The last days of Dick Smith

Dick Smith has 55 outlets still trading in New Zealand and the first of those to open - Pukekohe - will shut down today. Photo / Bay of Plenty Times
Dick Smith has 55 outlets still trading in New Zealand and the first of those to open - Pukekohe - will shut down today. Photo / Bay of Plenty Times

One of New Zealand's best known retail chains is marching ever closer to oblivion, with all of Dick Smith's local outlets set to be closed by April 29.

Receivers Ferrier Hodgson, who took control of the business after it collapsed in January, released the final store closure dates this afternoon.

According to the statement, Dick Smith has 55 outlets still trading in New Zealand and Pukekohe will be the first of those to close today.

The remaining outlets will close by the end of next week.

Dick Smith's central Auckland and Newmarket stores will be some of the last to close on April 29, while the last of the Aussie stores will stop trading on May 3.

Desolate scenes have been reported at Dick Smith stores across Australasia as the chain enters its final days.

Even store fixtures such as security gates have been available for sale at the Queen St store.

Ferrier Hodgson announced in February that it had failed to find a buyer for the chain and Dick Smith, which went into receivership owing around A$390 million to creditors, would close all of its roughly 360 outlets on both sides of the Tasman.

The closure affected 2890 Dick Smith staff, including 430 in New Zealand.

Receiver James Stewart said today that he would like to thank Dick Smith employees for their support.

"This has been a difficult and uncertain time for them and we have really appreciated their assistance and commitment," he said.

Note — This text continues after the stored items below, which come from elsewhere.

This design comes from an exercise in tuning for small area on the open sky130 flow, not from production work.
The RTL was checked by simulation tests, not by an equivalence proof against the original design.
No driver is modelled on the clock port, so clocking that relies on it looks cheaper here than on a real chip.
No activity file was given, so power comes from the tool's default toggle rates.

File: flow/flow/abc.script
strash
&get -n
&dch -f
&nf -R 1000 -p
&put
strash
&get -n
&dch -f
&nf -R 1000 -p
&put
File: flow/config.mk
export PLATFORM = sky130hd
export DESIGN_NAME = cpu_top
export DESIGN_NICKNAME = cpu_top
export VERILOG_FILES = /design/flow/design.v
export SDC_FILE = /design/flow/constraint.sdc
export NUM_CORES = 4
export LEC_CHECK = 0
export CAP_MARGIN = 20
export CORE_MARGIN = 2
export CORE_UTILIZATION = 65
export SLEW_MARGIN = 20
File: flow/constraint.sdc
create_clock -name core_clock -period 10.0 [get_ports {clk}]
set_input_delay 2.0000 -clock core_clock [delete_from_list [all_inputs] [get_ports {clk}]]
set_output_delay 2.0000 -clock core_clock [all_outputs]
set_load 0.01 [all_outputs]
File: flow/standard.sh
#!/bin/bash
# synth_recipe.tcl (not shown) runs the flow's synth.tcl, then flattens the netlist and writes it again
# the make line also repeats each setting of config.mk as NAME=value (left out here)
make -C /OpenROAD-flow-scripts/flow DESIGN_CONFIG=/design/flow/config.mk WORK_HOME=/design/flow/orfs CLKGATE_MAP_FILE= SYNTH_SCRIPT=/design/flow/synth_recipe.tcl "${@:-finish}"
File: flow/design.v
`timescale 1ns/1ps
package cpu_pkg;
    localparam int XLEN = 16;
endpackage
`timescale 1ns/1ps
`timescale 1ns/1ps
`timescale 1ns/1ps
`timescale 1ns/1ps
`timescale 1ns/1ps
`timescale 1ns/1ps
`timescale 1ns/1ps
module cpu_top (
    input  logic        clk,
    input  logic        rst,
    input  logic [15:0] instr_in,
    input  logic [15:0] pmem_data_in,
    output logic [15:0] pc,
    output logic [15:0] pmem_data_out,
    output logic [15:0] pmem_addr_out,
    output logic        pmem_write
);
    logic [4:0]  cnt;
    logic        clr;       
    logic [15:0] rf [8];
    logic [15:0] pcr;
    logic [15:1] ar;
    logic [15:1] dr;
    logic [3:0]  sreg;
    logic        cy;
    logic        zf;
    always_ff @(posedge clk or posedge rst) begin
        if (rst) begin
            cnt <= '0;
            clr <= 1'b1;
        end else begin
            cnt <= cnt + 5'd1;
            if (cnt == 5'd31) clr <= 1'b0;
        end
    end
    wire       w2 = cnt[4];
    wire [3:0] t  = cnt[3:0];
    wire       c15 = !w2 && (t == 4'd15);
    wire [1:0] cls  = instr_in[15:14];
    wire       form = instr_in[13];
    wire [2:0] op   = instr_in[12:10];
    wire [2:0] dst  = instr_in[9:7];
    wire [2:0] rs1  = instr_in[6:4];
    wire [2:0] rs2  = instr_in[3:1];
    wire [3:0] imm  = instr_in[3:0];
    wire is_alu   = (cls == 2'b01);
    wire is_jump  = (cls == 2'b10);
    wire is_load  = (cls == 2'b00) && (op == 3'd0);
    wire is_store = (cls == 2'b00) && (op == 3'd1);
    wire use_imm  = form || is_store;
    wire is_sub   = is_alu && ((op == 3'd1) || (op == 3'd7));
    wire is_shl   = is_alu && (op == 3'd5);
    wire is_shr   = is_alu && (op == 3'd6);
    wire [2:0] rs2sel = is_store ? dst : rs2;
    wire rd1 = rf[rs1][0];
    wire rd2 = rf[rs2sel][0];
    logic immbit;
    always_comb begin
        case (t)
            4'd0:    immbit = imm[0];
            4'd1:    immbit = imm[1];
            4'd2:    immbit = imm[2];
            default: immbit = imm[3];
        endcase
    end
    wire b = use_imm ? immbit : rd2;
    wire sel_alu = !w2 && (t != 4'd15);
    wire bx   = b ^ is_sub;
    wire cin  = (t == 4'd0) ? is_sub : cy;
    wire sum  = rd1 ^ bx ^ cin;
    wire cout = (rd1 & bx) | (cin & (rd1 ^ bx));
    wire lt   = (rd1 ^ b) ? rd1 : sum;
    wire nz_prev = (t != 4'd0) && zf;
    wire nz_now  = nz_prev || (is_jump ? rd1 : b);
    always_ff @(posedge clk) begin
        if (!w2 && (t < 4'd4)) sreg <= {b ^ (is_shl && nz_prev), sreg[3:1]};
    end
    wire [3:0]  k   = sreg;
    wire [15:0] drx = {dr, rd1};
    wire        tap = drx[k];
    wire dr_in = w2 ? (is_shl && rd1) : (!is_shl && (is_shr ? rd1 : rd2));
    wire cap   = is_load && w2 && (t == 4'd0);
    always_ff @(posedge clk) begin
        if (cap) dr <= pmem_data_in[15:1];
        else     dr <= {dr_in, dr[15:2]};
    end
    logic res1;
    always_comb begin
        case (op)
            3'd2:    res1 = rd1 & b;
            3'd3:    res1 = rd1 | b;
            3'd4:    res1 = rd1 ^ b;
            default: res1 = sum;
        endcase
    end
    wire late  = op[2] && (op[1] || op[0]);
    wire ldbit = (t == 4'd0) ? pmem_data_in[0] : dr[1];
    wire res2  = (op == 3'd7) ? ((t == 4'd0) && zf) : tap;
    wire wd    = w2 ? (is_load ? ldbit : res2) : res1;
    wire we    = w2 ? (is_load || (is_alu && late)) : (is_alu && !late);
    always_ff @(posedge clk) begin
        for (int i = 0; i < 8; i++) begin
            rf[i] <= {(clr || (we && (dst == 3'(i)))) ? (wd && !clr) : rf[i][0], rf[i][15:1]};
        end
    end
    wire zero_now = !nz_now;
    logic cond;
    always_comb begin
        case (op)
            3'd1:    cond = 1'b1;
            3'd2:    cond = zero_now;
            3'd3:    cond = !zero_now;
            3'd4:    cond = rd1;
            default: cond = 1'b0;
        endcase
    end
    wire take_live = is_jump && cond;
    always_ff @(posedge clk) begin
        if (!w2) zf <= (t == 4'd15) ? (is_alu ? lt : take_live) : nz_now;
    end
    wire take = is_jump && (c15 ? cond : zf);
    wire [15:0] pcrot = {pcr[0], pcr[15:1]};
    wire        pcbit = pcrot[t];
    logic nimm;
    always_comb begin
        case (t)
            4'd15:   nimm = imm[0];
            4'd0:    nimm = imm[1];
            4'd1:    nimm = imm[2];
            default: nimm = imm[3];
        endcase
    end
    wire addend = take && form && nimm;
    wire ncin   = c15 ? !take : cy;
    wire nsum   = pcbit ^ addend ^ ncin;
    wire ncout  = (pcbit & addend) | (ncin & (pcbit ^ addend));
    wire npc_bit = !clr && ((take && !form) ? dr[1] : nsum);
    always_ff @(posedge clk) cy <= sel_alu ? cout : ncout;
    wire ar_in = sel_alu ? sum : npc_bit;
    always_ff @(posedge clk) begin
        ar <= {ar_in, ar[15:2]};
        if (cnt == 5'd30) pcr <= {npc_bit, ar};
    end
    assign pc            = pcr;
    assign pmem_addr_out = {sum, ar};
    assign pmem_data_out = {rd2, dr};
    assign pmem_write    = !clr && c15 && is_store;
endmodule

Ferrier Hodgson said payment of employee entitlements including annual and long-service leave was expected to be completed by June.

The receivership came after Dick Smith abandoned its profit forecast in December amid a sales slump that left the firm with high levels of excess stock, which had to be heavily discounted in the lead-up to Christmas.

The collapse sparked debate about the complex financial engineering used by private equity firms like Anchorage Capital, which in 2012 acquired Dick Smith for around A$100 million from supermarket operator Woolworths.

Anchorage floated the retailer on the Australian stock exchange the following year with a market value of more than A$500 million.

The Dick Smith brand may live on, however, after Australian e-commerce entrepreneur Ruslan Kogan purchased the intellectual property rights last month.

Kogan wants to re-open Dick Smith as an online-only retailer, the Sydney Morning Herald reported.